Which is a shame because there are a lot of really talented actors involved as you can read from the cast list. Mulroney, who some might remember from My Best Friend’s Wedding has some decent screen presence and Davis is one of those actresses who has tons of talent but doesn’t get the roles these days that she is worthy of. Most of the rest of the cast – particularly Blair, Seymour, McBride, Carradine and Hendricks are either wasted in scarcely developed roles or appear in little more than a glorified cameo.

I like the concept here of a dysfunctional family given an unexpected second chance to be a family. I just wish they’d tried for a simpler approach and eliminated a lot of the extraneous characters who are just that – characters – that detract from the film overall and turn it from the satirical comedy it could have been into a wooden, leaden blunt instrument without the finesse to really capture my attention – or my laughter.

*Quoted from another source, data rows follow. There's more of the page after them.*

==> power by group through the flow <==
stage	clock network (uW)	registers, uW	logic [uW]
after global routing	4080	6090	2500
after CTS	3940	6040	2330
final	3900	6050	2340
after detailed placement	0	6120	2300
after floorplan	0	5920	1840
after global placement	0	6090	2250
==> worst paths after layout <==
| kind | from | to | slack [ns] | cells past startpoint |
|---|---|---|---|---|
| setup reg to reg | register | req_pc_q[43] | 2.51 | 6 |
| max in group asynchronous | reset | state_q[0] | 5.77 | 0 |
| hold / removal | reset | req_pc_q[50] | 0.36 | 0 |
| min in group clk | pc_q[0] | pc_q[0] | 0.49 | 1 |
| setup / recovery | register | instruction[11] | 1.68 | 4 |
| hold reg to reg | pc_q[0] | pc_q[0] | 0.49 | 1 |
==> config.mk <==
export PLATFORM = sky130hd
export DESIGN_NAME = fp_operand_entry
export DESIGN_NICKNAME = d
export VERILOG_FILES = /design/src/rtl/fp_operand_entry.sv
export SDC_FILE = /design/constraint.sdc
export NUM_CORES = 1
export LEC_CHECK = 0
export BUFFER_PORTS_ARGS = -buffer_cell sky130_fd_sc_hd__buf_2
export CAP_MARGIN = 20
export CORE_ASPECT_RATIO = 0.7
export CORE_MARGIN = 2
export CORE_UTILIZATION = 60
export DETAILED_ROUTE_END_ITERATION = 12
export PLACE_DENSITY = 0.79
export SLEW_MARGIN = 5
export SYNTH_ARGS = -nofsm -noshare
export SYNTH_HDL_FRONTEND = slang
export SYNTH_SLANG_ARGS = --single-unit
export TNS_END_PERCENT = 1
==> constraint.sdc <==
create_clock -name clk -period 2.8 [get_ports clk]
set_input_delay 0.56 -clock clk [delete_from_list [all_inputs] [get_ports clk]]
set_output_delay 0.56 -clock clk [all_outputs]
set_load 0.005 [all_outputs]
<file path="src/rtl/if_id_queue_pkg.sv">
// IF/ID queue shared definitions.
// Default geometry and the queued entry layout.
package if_id_queue_pkg;

  localparam int IQ_DEPTH = 4;
  localparam int IQ_WIDTH = 32;

  typedef struct packed {
    logic [IQ_WIDTH-1:0] pc;
    logic [IQ_WIDTH-1:0] instruction;
  } if_id_t;

endpackage

</file>
<file path="src/rtl/if_queue_mem.sv">
// IF/ID queue storage: register array,
// synchronous write, asynchronous read, no reset.
module if_queue_mem #(
  parameter int DEPTH = 4,
  parameter int EW    = 64
) (
  input  logic                     clk,
  input  logic                     we,
  input  logic [$clog2(DEPTH)-1:0] wAddr,
  input  logic [EW-1:0]            wData,
  input  logic [$clog2(DEPTH)-1:0] rAddr,
  output logic [EW-1:0]            rData
);

  logic [EW-1:0] mem [DEPTH];

  always_ff @(posedge clk) begin
    if (we) mem[wAddr] <= wData;
  end

  assign rData = mem[rAddr];

endmodule

</file>
<file path="src/rtl/if_id_queue.sv">
// IF/ID decoupling queue: pointers, occupancy
// and handshakes around if_queue_mem.
module if_id_queue
  import if_id_queue_pkg::*;
#(
  parameter int DEPTH = IQ_DEPTH,
  parameter int WIDTH = IQ_WIDTH
) (
  input  logic                     clk,
  input  logic                     rst,
  input  logic                     in_valid,
  input  logic [WIDTH-1:0]         in_pc,
  input  logic [WIDTH-1:0]         in_instruction,
  output logic                     in_ready,
  input  logic                     flush,
  input  logic                     out_ready,
  output logic                     out_valid,
  output logic [WIDTH-1:0]         out_pc,
  output logic [WIDTH-1:0]         out_instruction,
  output logic [$clog2(DEPTH):0]   count
);

  localparam int PW = $clog2(DEPTH);
  localparam int CW = PW + 1;

  logic [PW-1:0]      head;
  logic [PW-1:0]      tail;
  logic               push;
  logic               pop;
  logic [2*WIDTH-1:0] headEntry;

  assign out_valid = (count != '0);
  assign in_ready  = (count != CW'(DEPTH));
  assign push      = in_valid & in_ready;
  assign pop       = out_valid & out_ready;

  always_ff @(posedge clk or negedge rst) begin
    if (!rst) begin
      head  <= '0;
      tail  <= '0;
      count <= '0;
    end else if (flush) begin
      head  <= '0;
      tail  <= '0;
      count <= '0;
    end else begin
      if (push) tail <= tail + PW'(1);
      if (pop)  head <= head + PW'(1);
      unique case (1'b1)
        push & ~pop: count <= count + CW'(1);
        pop & ~push: count <= count - CW'(1);
        default:     count <= count;
      endcase
    end
  end

  // Flush drops the in-flight entry, so keep it out of storage too.
  if_queue_mem #(
    .DEPTH(DEPTH),
    .EW   (2*WIDTH)
  ) uMem (
    .clk  (clk),
    .we   (push & ~flush),
    .wAddr(tail),
    .wData({in_pc, in_instruction}),
    .rAddr(head),
    .rData(headEntry)
  );

  assign out_pc          = headEntry[2*WIDTH-1:WIDTH];
  assign out_instruction = headEntry[WIDTH-1:0];

endmodule

</file>
<file path="config.mk">
export PLATFORM = sky130hd
export DESIGN_NAME = if_id_queue
export DESIGN_NICKNAME = d
export VERILOG_FILES = /design/src/rtl/if_id_queue_pkg.sv /design/src/rtl/if_queue_mem.sv /design/src/rtl/if_id_queue.sv
export SDC_FILE = /design/constraint.sdc
export NUM_CORES = 1
export LEC_CHECK = 0
export ABC_AREA = 1
export BUFFER_PORTS_ARGS = -buffer_cell sky130_fd_sc_hd__buf_4
export CORE_ASPECT_RATIO = 1.2
export CORE_MARGIN = 2
export CORE_UTILIZATION = 57
export DETAILED_ROUTE_END_ITERATION = 10
export GPL_TIMING_DRIVEN = 0
export PLACE_DENSITY = 0.85
export SYNTH_ARGS = -nofsm -noshare
export SYNTH_HDL_FRONTEND = slang
export SYNTH_SLANG_ARGS = --single-unit
</file>
<file path="constraint.sdc">
create_clock -name clk -period 5.2 [get_ports clk]
set_input_delay 1.04 -clock clk [delete_from_list [all_inputs] [get_ports clk]]
set_output_delay 1.04 -clock clk [all_outputs]
set_load 0.01 [all_outputs]
</file>
# After elaboration in Yosys (flattened, before gate mapping)
# Memories as Yosys holds them, arrays and structs flattened.
# Cells that the tools add are included.
[classes]
addsub = 4
n_mul = 0
div_mod_pow = 0
order_cmp = 0
n_eq_ne = 1
shifts = 0
mux = 8
bitwise = 8
reduce_logical = 4
[ops]
columns = ["op", "count"]
rows = [
  ["two-way mux 2 bit", 4],
  ["case mux 3 bit (2 select lines)", 1],
  ["nonzero test 3 bit", 2],
  ["AND 1 bit", 5],
  ["adder 2 x 1 -> 2 bit (second input constant)", 2],
  ["nonzero test 2 bit", 2],
  ["adder 3 x 1 -> 3 bit (second input constant)", 1],
  ["two-way mux 3 bit", 1],
  ["inequality test 3 bit (second input constant)", 1],
  ["inverter 1 bit", 3],
  ["subtractor 3 x 1 -> 3 bit (second input constant)", 1],
  ["two-way mux 1 bit", 2],
]
[totals]
ff_bits = 7
latchBits = 0
ram_bits = 256
mem_bits_ro = 0
inputBits = 69
output_inout_bits = 69
elab_cells = 29
memories = 1
[mem_list]
columns = ["memory", "depth", "width", "rd", "rd_clocked_by_memory_dff", "wr", "line_no", "text"]
rows = [
  ["uMem.mem", 4, 64, 1, 0, 1, "if_queue_mem.sv:15", "logic [EW-1:0] mem [DEPTH];"],
]

# Depth between registers and ports, before layout
[depth]
ltp_word = 6
ltp_mapped = 12
depth_no_buf = 12

# Cells and area by module
# A second synthesis with hierarchy kept.
[hier_totals]
hier_cells = 1065
hier_area_um2 = 11247.0
[modules_own_cells]
columns = ["mod", "n_inst", "cells_each", "area_each_um2", "seq_area_each_um2"]
rows = [
  ["if_queue_mem", 1, 1010, 10761.6, 7687.4],
  ["if_id_queue", 1, 55, 485.5, 175.2],
]

# Least setup slack after synthesis
# OpenSTA, ideal clock, no wires.
[synth_path]
path_type = "input to register"
from = "in flush"
to = "mem uMem.mem[0][0] (enable)"
setup_time_ns = 0.486
arrival_ns = 4.192
t_required_ns = 4.714
slack_ns = 0.522
stages = 4
n_path_buf = 1
cell_sequence = "inv_1 -> clkbuf_1 -> nand2_1 -> nor2_1"
[synth_between]
elab_chain_len = 4
[synth_rtl]
columns = ["item", "line_no", "text"]
rows = [
  ["start: declaration", "if_id_queue.sv:15", "input logic flush,"],
  ["inverter 1 bit", "if_id_queue.sv:63", ".we (push & ~flush),"],
  ["AND 1 bit", "if_id_queue.sv:63", ""],
  ["two-way mux 1 bit", "if_queue_mem.sv:18", "if (we) mem[wAddr] <= wData;"],
  ["two-way mux 1 bit (not written as such)", "if_queue_mem.sv:18", ""],
  ["end: declaration", "if_queue_mem.sv:15", ""],
]
# No other way between the ends.

# Worst setup path after layout
[layout_path]
from = "reg head[1]"
to = "out out_pc[3]"
[layout_between]
elab_chain_len = 1
[layout_rtl]
columns = ["item", "line_no", "text"]
rows = [
  ["start: declaration", "if_id_queue.sv:26", "logic [PW-1:0] head;"],
  ["start signal: assignment", "if_id_queue.sv:48", "if (pop) head <= head + PW'(1);"],
  ["memory read (4 x 64 bit)", "-", ""],
  ["end: declaration", "if_id_queue.sv:18", "output logic [WIDTH-1:0] out_pc,"],
]
# No other way between the ends.

==> impl_metrics.env <==
export IMPL_synth_xor_area_share_pct=0.0869
export IMPL_synth_nets=759
export IMPL_hpwl_um=13700
export IMPL_cp_end_kind="primary output"
export IMPL_synth_area_leaders="edfxtp_1 (76%), nor2_1 (4.6%), o21ai_0 (4.1%)"
export IMPL_clk_latency_ns=0.51
export IMPL_die_area_um2=18800
export IMPL_final_antenna_net_count=0
export IMPL_p_total_w=0.00552
export IMPL_final_common_cell="edfxtp_1"
export IMPL_grt_max_degree=31
export IMPL_p_per_area_nw_per_um2=448
export IMPL_hold_buffers=0
export IMPL_period_minus_slack_ns=3.29
export IMPL_synth_top_cell_area_share_pct=76.3
export IMPL_final_cell_mix="edfxtp_1 (256), buf_4 (139), nor2_1 (120), o21ai_0 (83), o22ai_1 (54)"
export IMPL_cpPeakStageDelay_ns=0.44
export IMPL_synth_top_cell_by_area="edfxtp_1"
export IMPL_rr_endpoint="uMem.mem[0][21]"
export IMPL_hold_viol=0
export IMPL_h_tree_depth=1
export IMPL_r2r_cells=5
export IMPL_boundaryPins=138
export IMPL_core_rowCount=53
export IMPL_worst_slack_ns=1.91
export IMPL_drv_slew=0
export IMPL_port_buffers=137
export IMPL_clkTransAtPathRegs_ns=0.06
export IMPL_gp_congestion=0.766
export IMPL_maxSlewHeadroom_pct=33.9
export IMPL_rsz0062_at_grt="no"
export IMPL_synth_top_family_by_area="compound AO/OA/AOI/OAI gates"
export IMPL_fin_skew_ns=0.00446
export IMPL_syn_area_per_cell_um2=14.7
export IMPL_post_cts_setup_buffer_count=0
export IMPL_start_kind="flop"
export IMPL_register_area_um2=7860
export IMPL_die_h_um=150
export IMPL_drtIter0Drc=534
export IMPL_synthAdderAreaFrac_pct=0.695
export IMPL_num_antenna_cells=0
export IMPL_post_cts_resized=0
export IMPL_crit_fanout=10
export IMPL_post_place_cells=1051
export IMPL_yosysUniqueCellTypes=25
export IMPL_cts_tree="built"
export IMPL_dpl_cell_area_um2=11600
export IMPL_synth_simple_area_share_pct=6.43
export IMPL_post_place_ws_ns=1.91
export IMPL_cp_cell_sequence="inv_2 > buf_2 > clkbuf_1 > o21ai_1 > o22ai_1 > buf_4"
export IMPL_coreArea_um2=17400
export IMPL_whs_ns=0.337
export IMPL_track_usage_pct=22.9
export IMPL_tightestPinTransition_ns=0.990
export IMPL_ys_ff_latch=263
export IMPL_clockBufferDepth=3
export IMPL_r2r_start="count[0]"
export IMPL_max_freq_ghz=0.304
export IMPL_wl_per_cell_um=20.2
export IMPL_status="completed"
export IMPL_grt_pass1_wl_um=33400
export IMPL_netlist_area_um2=10100
export IMPL_initial_core_util_pct=57.8
export IMPL_fp_dieW_um=125
export IMPL_drive_gt1_share_pct=27.2
export IMPL_maxCapViolCount=0
export IMPL_first_pass_iters=7
export IMPL_setup_violations=0
export IMPL_drc=0
export IMPL_p_leak_nw=4.38
export IMPL_gr_total_overflow=0
export IMPL_yosysWarnings=0
export IMPL_vias=6329
export IMPL_multi_input_area_um2=1900
export IMPL_via_per_inst=5.80
export IMPL_synth_compound_area_share_pct=11.4
export IMPL_drt_wl_total_um=22000
export IMPL_period_share_pct=63.2
export IMPL_worst_setup_path_type="reg2out"
export IMPL_synthMuxAreaShare_pct=0
export IMPL_slowest_stage="clkbuf_1"
export IMPL_rrSetupSlack_ns=2.62
export IMPL_final_cells=1092
export IMPL_antenna_found_initial=0
export IMPL_postSynthCellCount=685
export IMPL_max_vdd_ir_drop_mv=0.346
export IMPL_synth_seq_area_share_pct=78.0
export IMPL_cts_sinks=263
export IMPL_syn_to_final_growth_pct=22.1
export IMPL_required_ns=4.16
export IMPL_postLayoutCellArea_um2=12300
export IMPL_fill_cells=1108
export IMPL_root_buffer="clkbuf_16"
export IMPL_min_path_type="in2async"
export IMPL_numCtsBuffers=24
export IMPL_nets=931
export IMPL_grt_pass1_vias=6448
export IMPL_cp_arrival_ns=2.25
-- how the worst max path moves through the flow --
stage	start	endpoint	slack, ns	cells after the start
global route	head[1]	out_pc[3]	1.83	6
CTS	head[1]	out_pc[3]	1.93	6
finish	head[1]	out_pc[3]	1.91	6
floorplan	flush	uMem.mem[0][0]	0.52	4
detailed placement	flush	uMem.mem[0][29]	1.91	6
global placement	flush	uMem.mem[3][27]	-1.83	5
-- through the flow --
stage               util (%)  setup TNS (ns)
detailed placement      66.6               0
floorplan                  -               0
CTS                     70.6               0
global placement        65.3         -425.42
global route            70.6               0
finish                  70.6               0
-- final cells by class --
type	instances	share of cell area (%)
plain buffers	43	2.31
clock buffers	32	5.30
clock inverters	9	0.335
inverters	15	0.478
multi-input cells	364	15.5
flip-flops and latches	263	63.9
well taps	220	2.24
repair buffers	146	10.0
-- power breakdown --
group / total, W / switching (W) / internal (W)
clock: 0.00156 / 0.000689 / 0.000874
combinational: 0.00145 / 0.000849 / 0.000597
sequential: 0.00251 / 0.0000491 / 0.00246
-- worst max-delay path: cells and delay by family (launching register included) --
kind / cells / cell delay, ns
buffers and inverters: 4 / 0.94
DFF: 1 / 0.41
AOI/OAI and AO/OA: 2 / 0.39
-- flip-flops by register name, summed over array words and instances, names as in the netlist --
register,count
count,3
tail,2
uMem.mem,256
head,2
-- per-layer routing --
metal | track usage [%] | vias up | wire length [µm] | part of all wire [%]
met5 | 0 | - | 0 | 0
met4 | 9.06 | 0 | 521 | 2.4
met3 | 2.65 | 40 | 1310 | 6.0
met2 | 40.0 | 283 | 11600 | 53
met1 | 29.7 | 3103 | 8600 | 39
li1 | - | 2903 | - | -
-- Yosys cell counts --
library cell	n
dfrtp_1	7
buf_4	2
nand4_1	3
nand2_2	1
o22ai_1	54
inv_2	4
buf_6	12
nand2_1	17
clkbuf_1	17
nand3_1	5
a21oi_1	3
nor2_1	124
fa_1	1
nor2_2	11
o21ai_1	42
ha_1	4
o22ai_2	10
o21ai_0	83
buf_2	11
xor2_1	1
o21ai_2	5
inv_4	1
edfxtp_1	256
buf_8	1
inv_1	10
-- cell families after synthesis --
logic type	Yosys count
buffers and inverters	58
XOR/XNOR	1
flip-flops	263
AO/OA/AOI/OAI	197
adder cells (fa/ha/maj)	5
AND/OR/NAND/NOR	161
(Power assumes the default switching activity.)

WHY RENT THIS: A somewhat satirical look at family and community dynamics. Nice opportunity to play “spot the character actor.”

WHY RENT SOMETHING ELSE: Muddled and scattered. A little bit too mean-spirited for my taste.

FAMILY VALUES: There’s sex, violence, bad language (a whole lot of it) and some drug use.

TRIVIAL PURSUIT: The film received its world premiere at the 2010 Seattle International Film Festival.

NOTABLE HOME VIDEO EXTRAS: There are some on-set home movies.

BOX OFFICE PERFORMANCE: $6,035 on an unreported production budget; no way in Hell this made money.